**Exercise details**
Once the line containing "sequential | 443 | 28.7" is found in the entries below, restate it and each following line word for word, stopping after the line containing "after detailed placement".

+++ Provided material +++

Source: an optimization exercise on an open RTL-to-GDS flow (aim: a short achievable clock period and few clock cycles). Production flows keep margins and buffers that such runs may drop. The RTL was checked by simulation tests, not by an equivalence proof against the original design. Power figures rest on the tool's default switching activity, not on a simulated workload.

--- flow/config.mk ---
export PLATFORM = sky130hd
export DESIGN_NAME = cpu
export DESIGN_NICKNAME = cpu
export VERILOG_FILES = /design/flow/design.v
export SDC_FILE = /design/flow/constraint.sdc
export NUM_CORES = 4
export LEC_CHECK = 0
export ABC_CLOCK_PERIOD_IN_PS = 2000
export CAP_MARGIN = 20
export CORE_MARGIN = 2
export CORE_UTILIZATION = 40
export SETUP_SLACK_MARGIN = 3.5
export SLEW_MARGIN = 20
export TNS_END_PERCENT = 100
--- flow/constraint.sdc ---
create_clock -name core_clock -period 6.0 [get_ports {clk}]
set_input_delay 1.2000 -clock core_clock [delete_from_list [all_inputs] [get_ports {clk}]]
set_output_delay 1.2000 -clock core_clock [all_outputs]
set_load 0.01 [all_outputs]
--- flow/design.v ---
module cpu(clk, reset, read_data, datapath_out, N, V, Z, mem_addr, m_cmd, write_data, halt_state_output);
  input clk, reset;
  input [15:0] read_data;
  output [15:0] datapath_out;
  output N, V, Z;
  output [8:0] mem_addr;
  output [1:0] m_cmd;
  output [15:0] write_data;
  output halt_state_output;
  reg [127:0] rf;             
  reg [15:0]  C;
  reg [15:0]  Wr, Wc;
  reg [7:0]   wv;
  reg         wcv;
  reg         fN, fV, fZ;
  reg         fNZ, fLT, fLE, fGE, fGT;   
  reg         halted;
  reg [8:0]   pcF;            
  reg         fv;             
  reg [8:0]   fa, fa1;        
  reg         fpred;          
  reg [3:0]   bv;
  reg [35:0]  bpc, btg;       
  reg [1:0]   bptr;
  reg [15:0]  IR;
  reg         iv;             
  reg [8:0]   ipc0, ipc1, ipc2;   
  reg         d_bwd;          
  reg [8:0]   itgt;           
  reg [1:0]   scnt;           
  reg [15:0]  Aop, Bop;       
  reg         d_add, d_cmp, d_and, d_mvn, d_mov, d_movi, d_ldr, d_str, d_bx, d_bl, d_halt, d_cc;
  reg         d_we;           
  reg [7:0]   d_wsel;         
  reg [2:0]   d_wnum;         
  reg [2:0]   d_srcA, d_srcB;
  reg [1:0]   d_bsh;
  reg         c_alw, c_z, c_nz, c_lt, c_le, c_ge, c_gt;    
  reg         tk;             
  reg         ra;             
  reg [8:0]   mar;            
  reg         dop, dst;       
  reg [8:0]   daddr;
  reg         mcw, mcr;       
  reg         ld1, ld2;       
  reg         ld2c;           
  reg [2:0]   ld1rd, ld2rd;
  reg         kill;           
  reg [8:0]   kpc;
  function [15:0] shf;
    input [15:0] x;
    input [1:0] s;
    case (s)
      2'b00: shf = x;
      2'b01: shf = {x[14:0], 1'b0};
      2'b10: shf = {1'b0, x[15:1]};
      default: shf = {x[15], x[15:1]};
    endcase
  endfunction
  wire exec = iv & (scnt == 2'd0) & ~kill & ~halted;
  wire [15:0] A = Aop, B = Bop;
  wire [15:0] sx5  = {{11{IR[4]}}, IR[4:0]};
  wire [15:0] sx8  = {{8{IR[7]}}, IR[7:0]};
  wire        mem  = d_ldr | d_str;
  wire [15:0] sumR = A + B;
  wire [5:0]  lo5  = {1'b0, A[4:0]} + {1'b0, IR[4:0]};
  wire [10:0] hiP  = A[15:5] + 11'd1;
  wire [10:0] hiM  = A[15:5] - 11'd1;
  wire [10:0] hiI  = (lo5[5] & ~IR[4]) ? hiP : ((~lo5[5] & IR[4]) ? hiM : A[15:5]);
  wire [15:0] sumI = {hiI, lo5[4:0]};
  wire        c15  = (A[14:0] >= B[14:0]);
  wire        eqz  = (A == B);
  wire        ab15 = A[15] & B[15];
  wire        nV   = ~eqz & ab15;
  wire        r15  = A[15] ^ ~B[15] ^ c15;
  wire        nN   = ~eqz & ~nV & r15;
  wire        nLT1 = ~eqz & (ab15 | (A[15] ^ B[15]));
  wire        nLT0 = ~eqz & (ab15 | ~(A[15] ^ B[15]));
  wire        nLT  = c15 ? nLT1 : nLT0;
  wire [8:0]  blv  = itgt - 9'd2;
  wire [15:0] rlog = ({16{d_and}} & (A & B)) | ({16{d_mvn}} & ~B);
  wire [15:0] ro   = rlog | ({16{d_mov}} & B) | ({16{d_movi}} & sx8) | ({16{d_bl}} & {7'd0, blv});
  wire [15:0] res  = ({16{d_add}} & sumR) | ro;
  wire [15:0] cnext = ({16{d_add}} & sumR) | rlog | ({16{d_mov | d_str | d_bx}} & B) | ({16{d_ldr}} & sumI);
  wire cwr = d_add | d_and | d_mvn | d_mov | d_movi | d_ldr | d_str | d_bx;
  wire wrE = exec & d_we;
  wire cmpE = exec & d_cmp;
  wire gZ   = cmpE ? eqz : fZ;
  wire gNZ  = cmpE ? ~eqz : fNZ;
  wire gLT  = cmpE ? nLT : fLT;
  wire gLE  = cmpE ? (nLT | eqz) : fLE;
  wire gGE  = cmpE ? ~nLT : fGE;
  wire gGT  = cmpE ? ~(nLT | eqz) : fGT;
  wire taken = exec & tk;
  wire redir = taken & ~dop;
  wire slow  = d_bx | d_cc;      
  assign mem_addr = mar;
  assign m_cmd    = {mcw, mcr};
  assign write_data = Wc;    
  assign datapath_out = C;
  assign N = fN;
  assign V = fV;
  assign Z = fZ;
  assign halt_state_output = halted;
  wire flush      = (exec & (tk | slow)) | kill;   
  wire ir_free    = ~iv | exec | kill;
  wire cap        = fv & ~flush & ir_free;
  wire drop_stall = fv & ~flush & ~ir_free;
  wire fetch_seq  = ~dop & ~halted & ~redir & ~(iv & slow) & ~drop_stall & ~kill;
  wire [8:0] fa_n = mar;
  wire [8:0] fa1_n = fa_n + 9'd1;
  reg        hit;
  reg [8:0]  htg;
  integer q;
  always @(*) begin
    hit = 1'b0; htg = 9'd0;
    for (q = 0; q < 4; q = q + 1)
      if (bv[q] & (bpc[9*q +: 9] == fa_n)) begin
        hit = 1'b1; htg = htg | btg[9*q +: 9];
      end
  end
  wire [8:0] nxt_n = hit ? htg : fa1_n;
  wire [15:0] rd = read_data;
  wire [4:0] op5 = rd[15:11];
  wire p_add  = op5 == 5'b10100;
  wire p_cmp  = op5 == 5'b10101;
  wire p_and  = op5 == 5'b10110;
  wire p_mvn  = op5 == 5'b10111;
  wire p_movi = op5 == 5'b11010;
  wire p_mov  = op5 == 5'b11000;
  wire p_ldr  = op5 == 5'b01100;
  wire p_str  = op5 == 5'b10000;
  wire p_b    = op5 == 5'b00100;
  wire p_bl   = op5 == 5'b01011;
  wire p_bx   = op5 == 5'b01000;
  wire p_halt = ~(p_add | p_cmp | p_and | p_mvn | p_movi | p_mov | p_ldr | p_str | p_b | p_bl | p_bx);
  wire [2:0] rRn = rd[10:8], rRd = rd[7:5], rRm = rd[2:0];
  wire use_rn = p_add | p_cmp | p_and | p_ldr | p_str;
  wire use_rd = p_str | p_bx;
  wire use_rm = p_add | p_cmp | p_and | p_mvn | p_mov;
  wire dep0 = iv & d_ldr & ((use_rn & (rRn == IR[7:5])) | (use_rd & (rRd == IR[7:5])) | (use_rm & (rRm == IR[7:5])));
  wire dep1 = ld1 & ((use_rn & (rRn == ld1rd)) | (use_rd & (rRd == ld1rd)) | (use_rm & (rRm == ld1rd)));
  wire [2:0] bnum = (p_str | p_bx) ? rRd : rRm;
  wire [1:0] bsh = (p_add | p_cmp | p_and | p_mvn | p_mov) ? rd[4:3] : 2'b00;
  wire [2:0] wnum = (p_movi | p_bl) ? rRn : rRd;
  wire [2:0] cnd = rd[10:8];
  wire p_bc = p_b & (cnd == 3'b001 | cnd == 3'b010 | cnd == 3'b011 | cnd == 3'b100);
  wire pr = fpred & p_bc;    
  wire [1:0] scnt_c = dep0 ? 2'd2 : (dep1 ? 2'd1 : 2'd0);
  wire n_alw = (p_b & (cnd == 3'b000 | cnd == 3'b101)) | p_bl;
  wire n_z   = p_b & (pr ? (cnd == 3'b010) : (cnd == 3'b001));
  wire n_nz  = p_b & (pr ? (cnd == 3'b001) : (cnd == 3'b010));
  wire n_lt  = p_b & ~pr & (cnd == 3'b011);
  wire n_le  = p_b & ~pr & (cnd == 3'b100);
  wire n_ge  = pr & (cnd == 3'b011);
  wire n_gt  = pr & (cnd == 3'b100);
  reg [127:0] rfe;
  integer e;
  always @(*)
    for (e = 0; e < 8; e = e + 1)
      rfe[16*e +: 16] = wv[e] ? Wr : rf[16*e +: 16];
  reg [15:0] rfN, rfD, rfM, rfA_h, rfB_h;
  integer k;
  always @(*) begin
    rfN = 16'd0; rfD = 16'd0; rfM = 16'd0; rfA_h = 16'd0; rfB_h = 16'd0;
    for (k = 0; k < 8; k = k + 1) begin
      if (rRn == k)   rfN = rfe[16*k +: 16];
      if (rRd == k)   rfD = rfe[16*k +: 16];
      if (rRm == k)   rfM = rfe[16*k +: 16];
      if (d_srcA == k) rfA_h = rfe[16*k +: 16];
      if (d_srcB == k) rfB_h = rfe[16*k +: 16];
    end
  end
  wire        ldw = ld2 & ~ld2c;    
  wire [15:0] oN = (ldw & (ld2rd == rRn)) ? rd : rfN;
  wire [15:0] oD = (ldw & (ld2rd == rRd)) ? rd : rfD;
  wire [15:0] oM = (ldw & (ld2rd == rRm)) ? rd : rfM;
  wire        eN = wrE & (d_wnum == rRn);
  wire        eD = wrE & (d_wnum == rRd);
  wire        eM = wrE & (d_wnum == rRm);
  wire        bRd = p_str | p_bx;
  wire [15:0] Ahold = (ldw & (ld2rd == d_srcA)) ? rd : rfA_h;
  wire [15:0] Bhold = shf((ldw & (ld2rd == d_srcB)) ? rd : rfB_h, d_bsh);
  wire       iv_n   = cap | (iv & ~ir_free);
  wire [1:0] scnt_n = cap ? scnt_c : ((scnt != 2'd0) ? scnt - 2'd1 : 2'd0);
  wire       a_alw = cap ? n_alw : c_alw;
  wire       a_z   = cap ? n_z   : c_z;
  wire       a_nz  = cap ? n_nz  : c_nz;
  wire       a_lt  = cap ? n_lt  : c_lt;
  wire       a_le  = cap ? n_le  : c_le;
  wire       a_ge  = cap ? n_ge  : c_ge;
  wire       a_gt  = cap ? n_gt  : c_gt;
  wire gLT1 = cmpE ? nLT1 : fLT;
  wire gLT0 = cmpE ? nLT0 : fLT;
  wire gLE1 = cmpE ? (nLT1 | eqz) : fLE;
  wire gLE0 = cmpE ? (nLT0 | eqz) : fLE;
  wire [7:0] ttab1 = {1'b0, 1'b0, 1'b1, fpred ^ gLE1, fpred ^ gLT1, fpred ^ gNZ, fpred ^ gZ, 1'b1};
  wire [7:0] ttab0 = {1'b0, 1'b0, 1'b1, fpred ^ gLE0, fpred ^ gLT0, fpred ^ gNZ, fpred ^ gZ, 1'b1};
  wire tk1 = cap & ((p_b & ttab1[cnd]) | p_bl);
  wire tk0 = cap & ((p_b & ttab0[cnd]) | p_bl);
  wire tk_n = c15 ? tk1 : tk0;
  wire dop_n = exec & mem;
  wire ra_n  = tk_n & ~dop_n;
  wire ra1   = tk1 & ~dop_n;
  wire ra0   = tk0 & ~dop_n;
  wire [8:0] itgt_n = cap ? (pr ? fa1 : fa1 + {rd[7], rd[7:0]}) : itgt;
  wire selK = kill;
  wire selD = fv & iv & ~exec & ~kill;       
  wire selX = exec & d_bx;
  wire selC = exec & d_cc;
  wire selT = taken & dop;                   
  wire selN = redir | fetch_seq;             
  wire selH = ~(selK | selD | selX | selC | selT | selN);
  wire [8:0] pcF_n = ({9{selK}} & kpc) | ({9{selD}} & fa) | ({9{selX}} & Bop[8:0])
                   | ({9{selC}} & (wcv ? Wc[8:0] : C[8:0])) | ({9{selT}} & itgt) | ({9{selN}} & nxt_n)
                   | ({9{selH}} & pcF);
  wire        sA  = cap & eN;
  wire        sB0 = cap & (bRd ? eD : (eM & (bsh == 2'b00)));
  wire        sBL = cap & ~bRd & eM & (bsh == 2'b01);
  wire        sBR = cap & ~bRd & eM & bsh[1];
  wire        sBA = cap & ~bRd & eM & (bsh == 2'b11);
  wire [15:0] Aoth = cap ? (eN ? 16'd0 : oN) : Ahold;
  wire [15:0] Both = cap ? (bRd ? (eD ? 16'd0 : oD) : (eM ? 16'd0 : shf(oM, bsh))) : Bhold;
  wire        ad  = d_add;
  wire [15:0] Anext = ({16{sA & ad}} & sumR) | ({16{sA & ~ad}} & ro) | Aoth;
  wire [15:0] Bnext = ({16{sB0 & ad}} & sumR) | ({16{sBL & ad}} & {sumR[14:0], 1'b0})
                    | ({16{sBR & ad}} & {sBA & sumR[15], sumR[15:1]})
                    | ({16{sB0 & ~ad}} & ro) | ({16{sBL & ~ad}} & {ro[14:0], 1'b0})
                    | ({16{sBR & ~ad}} & {sBA & ro[15], ro[15:1]}) | Both;
  wire [8:0] mar_o = dop_n ? sumI[8:0] : pcF_n;
  wire [8:0] mar1  = ra1 ? itgt_n : mar_o;
  wire [8:0] mar0  = ra0 ? itgt_n : mar_o;
  wire [8:0] mar_n = c15 ? mar1 : mar0;
  integer r;
  always @(posedge clk) begin
    for (r = 0; r < 8; r = r + 1) begin
      if (wv[r])
        rf[16*r +: 16] <= Wr;
      else if (ldw & (ld2rd == r))
        rf[16*r +: 16] <= read_data;
    end
    Wr <= res;
    Wc <= cnext;
    if (wcv) C <= Wc;
    if (cmpE) begin
      fZ <= eqz; fV <= nV; fN <= nN;
    end
    fNZ <= gNZ; fLT <= gLT; fLE <= gLE; fGE <= gGE; fGT <= gGT;
    if (cap) begin
      IR <= rd;
      ipc1 <= fa1;
      ipc2 <= fa1 + 9'd1;
      ipc0 <= fa;
      d_bwd <= p_bc & rd[7] & ~fpred;
      d_add <= p_add; d_cmp <= p_cmp; d_and <= p_and; d_mvn <= p_mvn;
      d_mov <= p_mov; d_movi <= p_movi; d_ldr <= p_ldr; d_str <= p_str;
      d_bx <= p_bx; d_bl <= p_bl; d_halt <= p_halt;
      d_cc <= p_b & (cnd == 3'b110);
      d_we <= p_add | p_and | p_mvn | p_mov | p_movi | p_bl;
      d_wsel <= 8'd1 << wnum;
      d_wnum <= wnum;
      d_srcA <= rRn;
      d_srcB <= bnum;
      d_bsh <= bsh;
    end
    Aop <= Anext;
    Bop <= Bnext;
    c_alw <= a_alw; c_z <= a_z; c_nz <= a_nz; c_lt <= a_lt; c_le <= a_le; c_ge <= a_ge; c_gt <= a_gt;
    tk <= tk_n;
    itgt <= itgt_n;
    scnt <= scnt_n;
    daddr <= sumI[8:0];
    dst <= d_str;
    ld1rd <= IR[7:5];
    ld2rd <= ld1rd;
    kpc <= ipc1;
    fa <= fa_n;
    fa1 <= fa1_n;
    fpred <= hit;
    for (q = 0; q < 4; q = q + 1)
      if (exec & d_str & (sumI[8:0] == bpc[9*q +: 9])) bv[q] <= 1'b0;
    if (taken & d_bwd) begin
      bv[bptr] <= 1'b1;
      bpc[9*bptr +: 9] <= ipc0;
      btg[9*bptr +: 9] <= itgt;
      bptr <= bptr + 2'd1;
    end
    pcF <= pcF_n;
    mar <= mar_n;
    ld2c <= ld1 & wrE & (d_wnum == ld1rd);
    if (reset) begin
      pcF <= 9'd0;
      mar <= 9'd0;
      fv <= 1'b0;
      iv <= 1'b0;
      scnt <= 2'd0;
      ra <= 1'b0;
      dop <= 1'b0;
      mcw <= 1'b0;
      mcr <= 1'b1;
      ld1 <= 1'b0;
      ld2 <= 1'b0;
      kill <= 1'b0;
      halted <= 1'b0;
      wv <= 8'd0;
      wcv <= 1'b0;
      bv <= 4'd0;
      bptr <= 2'd0;
    end else begin
      fv <= redir | fetch_seq;
      iv <= iv_n;
      ra <= ra_n;
      dop <= dop_n;
      mcw <= exec & d_str;
      mcr <= dop_n ? ~d_str : ~(halted | (exec & d_halt));
      ld1 <= exec & d_ldr;
      ld2 <= ld1;
      kill <= exec & d_str & ((sumI[8:0] == ipc1) | (sumI[8:0] == ipc2));
      if (exec & d_halt) halted <= 1'b1;
      wv <= wrE ? d_wsel : 8'd0;
      wcv <= exec & cwr;
    end
  end
endmodule
--- flow/flow/run.sh ---
#!/bin/bash
set -euo pipefail
export BUFFER_PORTS_ARGS="-buffer_cell sky130_fd_sc_hd__buf_4"
bash standard.sh > standard_flow.log 2>&1
--- flow/standard.sh ---
#!/bin/bash
# synth_recipe.tcl (not shown) runs the flow's synth.tcl, then flattens the netlist and writes it again
# the make line also repeats each setting of config.mk as NAME=value (left out here)
make -C /OpenROAD-flow-scripts/flow DESIGN_CONFIG=/design/flow/config.mk WORK_HOME=/design/flow/orfs CLKGATE_MAP_FILE= SYNTH_SCRIPT=/design/flow/synth_recipe.tcl "${@:-finish}"
==> impl_results.rst, run 1 <==
.. list-table::
   :header-rows: 1

   * - Metric
     - Value
   * - Footprint of the multi-input gates
     - 20600 sq um
   * - Via count of the first global-routing pass
     - 28200
   * - Quantity of I/O buffers inserted on ports
     - 64
   * - Total wire length after detailed routing
     - 146000 um
   * - Post-layout nets
     - 3703
   * - Worst reg2reg path startpoint
     - Aop[7]
   * - Setup_tns
     - 0 ps
   * - Kind of critical path
     - reg2reg
   * - Clk sinks
     - 443
   * - Hold Path Stages
     - 0
   * - Beginning of the worst hold path
     - ipc1[5]
   * - Worst-case hold path end point
     - kpc[5]
   * - Area of the core region
     - 77200 sq um
   * - RD Place Congestion
     - 1.01
   * - CP max-delay cell
     - dfxtp_4
   * - Post-layout power
     - 19.4 mW
   * - Initial antenna violation count
     - 6
   * - Seq cells post-synth
     - 443
   * - Die area
     - 80000 sq um
   * - Count of different cell masters after synthesis
     - 103
   * - Average routed wire per standard cell
     - 30.9 um
   * - CTS max path bufs
     - 3
   * - Congestion Overflow GR
     - 0
   * - Largest fanout of any net on the critical path
     - 6
   * - Worst Max-Slew Pin Slew
     - 1120 ps
   * - Number of buffers created by CTS
     - 52
   * - Cells after synthesis
     - 3436
   * - Commonest non-fill, non-tap cells in the layout
     - nand2_1 (380), buf_4 (297), edfxtp_1 (288)
   * - X dimension of the die
     - 283 um
   * - Vertical extent of the die
     - 283 um
   * - Reg-to-reg setup timing slack
     - 3030 ps
   * - Later-pin clock latency in the skew report
     - 670 ps
   * - Data required, critical path
     - 6600 ps
   * - Number of levels the H-tree was split into
     - 2
   * - Buffer type at the clock tree root
     - clkbuf_16
   * - Final Max Slew Viols
     - 0
   * - Avg Inst Size Synth
     - 9.06 sq um
   * - Routed vias/inst
     - 6.62
   * - Number of buffers inserted by hold repair at cts
     - 0
   * - Highest achievable clock rate
     - 337 MHz
   * - Post-synth EDFFs
     - 288
   * - Share of synthesized registers carrying an async set or reset
     - 0%
   * - Number of hold violations in the final report
     - 0
   * - Number of top-level pins
     - 65
   * - Hold Path Class
     - reg2reg
   * - End of the worst register-to-register path
     - mar[7]
   * - Post-Synthesis Cell Area
     - 31100 sq um
   * - Critical path launch point type
     - flip-flop
   * - Worst endpoint data arrival time
     - 3560 ps
   * - Result of the run
     - timing/DRC/antenna clean
   * - Final core area utilization
     - 54.0%
   * - Total via count after detailed routing
     - 31200
   * - Sequential cell area fraction in the yosys report
     - 37.8%
   * - Detailed Routing Iterations Pass 1
     - 7
   * - Clock input transition at the sequential cells of the worst setup and hold paths
     - 80 ps
   * - Kind of end point of the critical path
     - flip-flop
   * - Starting Density
     - 40.3%
   * - Yosys warning total
     - 1
   * - Hold slack
     - 386 ps
   * - Power per Cell Area
     - 466 nW/um^2
   * - Area added between synthesis and finish
     - 33.9%
   * - Cells along the critical path
     - ha_4 -> and4_4 -> and3_4 -> a2111o_1 -> a211o_4 -> a211oi_2 -> a31oi_2 -> a21oi_4 -> buf_12 -> buf_4 -> mux2i_1 -> a22o_1
   * - Max transition margin
     - 25.5%
   * - Pin count of the biggest net entering global routing
     - 79
   * - Leak pwr
     - 15.0 nW
   * - Number of cells traversed by the worst register-to-register path
     - 12
   * - Most common library cell in the layout ignoring fill and taps
     - nand2_1
   * - Antenna-violating nets left
     - 0
   * - Reported max-cap violation count
     - 0
   * - TritonCTS clock tree
     - done
   * - Number of placement rows
     - 102
   * - Unrepaired setup endpoints after global routing
     - true
   * - Share of final-layout standard cells stronger than drive strength 1
     - 33.9%
   * - Filler instances
     - 6586
   * - Iter 0 DRT Violations
     - 4686
   * - Global-route wire length before repair
     - 204000 um
   * - Detailed placer's ending HPWL
     - 87600 um
   * - Share of the clock period used by the worst path
     - 49.4%
   * - DRC violation count after routing
     - 0
   * - Overall Global Routing Usage
     - 34.3%
   * - Net Count, Synth
     - 3511
   * - Sequential standard cell area
     - 11900 sq um
   * - Slowest stage delay, CP
     - 430 ps
   * - Top_reg_cell synth
     - edfxtp_1
   * - Post-layout minimum cycle time
     - 2970 ps
   * - Final setup vio count
     - 0
   * - IR drop worst, VDD
     - 298 uV
   * - Final worst clock skew
     - 74.7 ps
## registers in the layout, indices dropped and copies added (netlist names), 4 cells and up, named ones only
name    count
C          16
bpc        36
d_wsel      8
wv          8
Wc         16
rf        128
Aop        16
pcF         9
Wr         16
itgt        9
IR          8
ipc2        9
ipc1        9
mar         9
kpc         9
fa1         9
btg        36
Bop        16
ipc0        9
bv          4
fa          9
## final cells by class
cell class | count | share of cell area [%]
multi-input combinational | 2498 | 49.5
sequential | 443 | 28.7
timing repair buffer | 438 | 12.0
clock buffer | 74 | 3.80
tap | 1040 | 3.12
inverter | 191 | 1.99
clock inverter | 24 | 0.775
timing repair inverter | 4 | 0.0931
antenna | 5 | 0.0300
## synth_stat cells (60+ instances only)
master | number | area [sq um]
buf_2 | 80 | 400
xnor2_1 | 147 | 1290
dfxtp_1 | 155 | 3100
o21ai_0 | 328 | 1640
nor3_1 | 64 | 320
a22oi_1 | 60 | 450
a21oi_1 | 153 | 766
mux4_2 | 74 | 1670
nand2_1 | 403 | 1510
mux2i_1 | 134 | 1340
nor2_1 | 227 | 852
edfxtp_1 | 288 | 8650
clkbuf_1 | 179 | 672
inv_1 | 182 | 683
mux2_2 | 89 | 1000
## worst max-delay path by stage
stage                             from      end  slack [ps]  depth (start not counted)
final                           Aop[7]   mar[7]        3030                         12
after global routing             IR[1]    bv[1]        2990                         11
after CTS                       Aop[7]   mar[2]        3010                         11
after detailed placement  read_data[2]  Bop[11]        1600                          8
after global placement    read_data[2]  Bop[11]        1680                          8
after floorplan           read_data[1]   mar[8]        2840                         13
## critical path: cells and delay by family, from the launching register on
kind            cells  cell delay [ps]
mux                 1              200
buf+inv             2              260
simple gates        2              330
compound gates      6             1420
flops               1              430
fa+ha+maj           1              220
## metal layers
layer,vias to the layer above,track usage [%],share of wire (%),routed length [um]
li1,13100,-,-,-
met1,15000,44.9,38,55500
met2,2488,49.5,41,59400
met3,686,12.0,14,19800
met4,4,18.5,7.7,11200
met5,-,0,0.034,50
## kinds of logic (layout without fill, tap and decap cells)
family	after synthesis	count (layout)	share of synthesized area, %
and+or+nand+nor	977	979	14.5
AOI/OAI and AO/OA	969	969	20.4
buffers and inverters	497	731	6.44
DFF	443	443	37.8
muxes	299	299	13.0
xor gates and xnor gates	194	194	5.57
adders and majority gates	57	57	2.36
other	0	5	0
## what timing repair did
action / in CTS / in global routing
endpoints found under the hold margin: 0 / 0
pin swaps: 113 / 126
setup endpoints to repair: 161 / 180
buffers inserted: 194 / 92
resized for setup: 563 / 270
cloned: 29 / 5
## stage by stage
| stage | worst slack, ps | instances | cell area [sq um] |
|---|---|---|---|
| finish | 3030 | 4717 | 41700 |
| global route | 2990 | 4712 | 41700 |
| CTS | 3010 | 4615 | 39600 |
| detailed placement | 1600 | 4294 | 32700 |
| global placement | 1680 | 4293 | 32700 |
| floorplan | 2840 | 3436 | 32200 |
## where the power goes
group / internal (mW) / leakage, nW / switching, mW
combinational: 4.56 / 10.1 / 6.10
clock: 2.08 / 0.928 / 1.48
sequential: 4.04 / 3.93 / 1.16
Testbench counts, summed over its fixed seeds: cycles 44,536.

+++

**Final answer**
sequential | 443 | 28.7
timing repair buffer | 438 | 12.0
clock buffer | 74 | 3.80
tap | 1040 | 3.12
inverter | 191 | 1.99
clock inverter | 24 | 0.775
timing repair inverter | 4 | 0.0931
antenna | 5 | 0.0300
## synth_stat cells (60+ instances only)
master | number | area [sq um]
buf_2 | 80 | 400
xnor2_1 | 147 | 1290
dfxtp_1 | 155 | 3100
o21ai_0 | 328 | 1640
nor3_1 | 64 | 320
a22oi_1 | 60 | 450
a21oi_1 | 153 | 766
mux4_2 | 74 | 1670
nand2_1 | 403 | 1510
mux2i_1 | 134 | 1340
nor2_1 | 227 | 852
edfxtp_1 | 288 | 8650
clkbuf_1 | 179 | 672
inv_1 | 182 | 683
mux2_2 | 89 | 1000
## worst max-delay path by stage
stage                             from      end  slack [ps]  depth (start not counted)
final                           Aop[7]   mar[7]        3030                         12
after global routing             IR[1]    bv[1]        2990                         11
after CTS                       Aop[7]   mar[2]        3010                         11
after detailed placement  read_data[2]  Bop[11]        1600                          8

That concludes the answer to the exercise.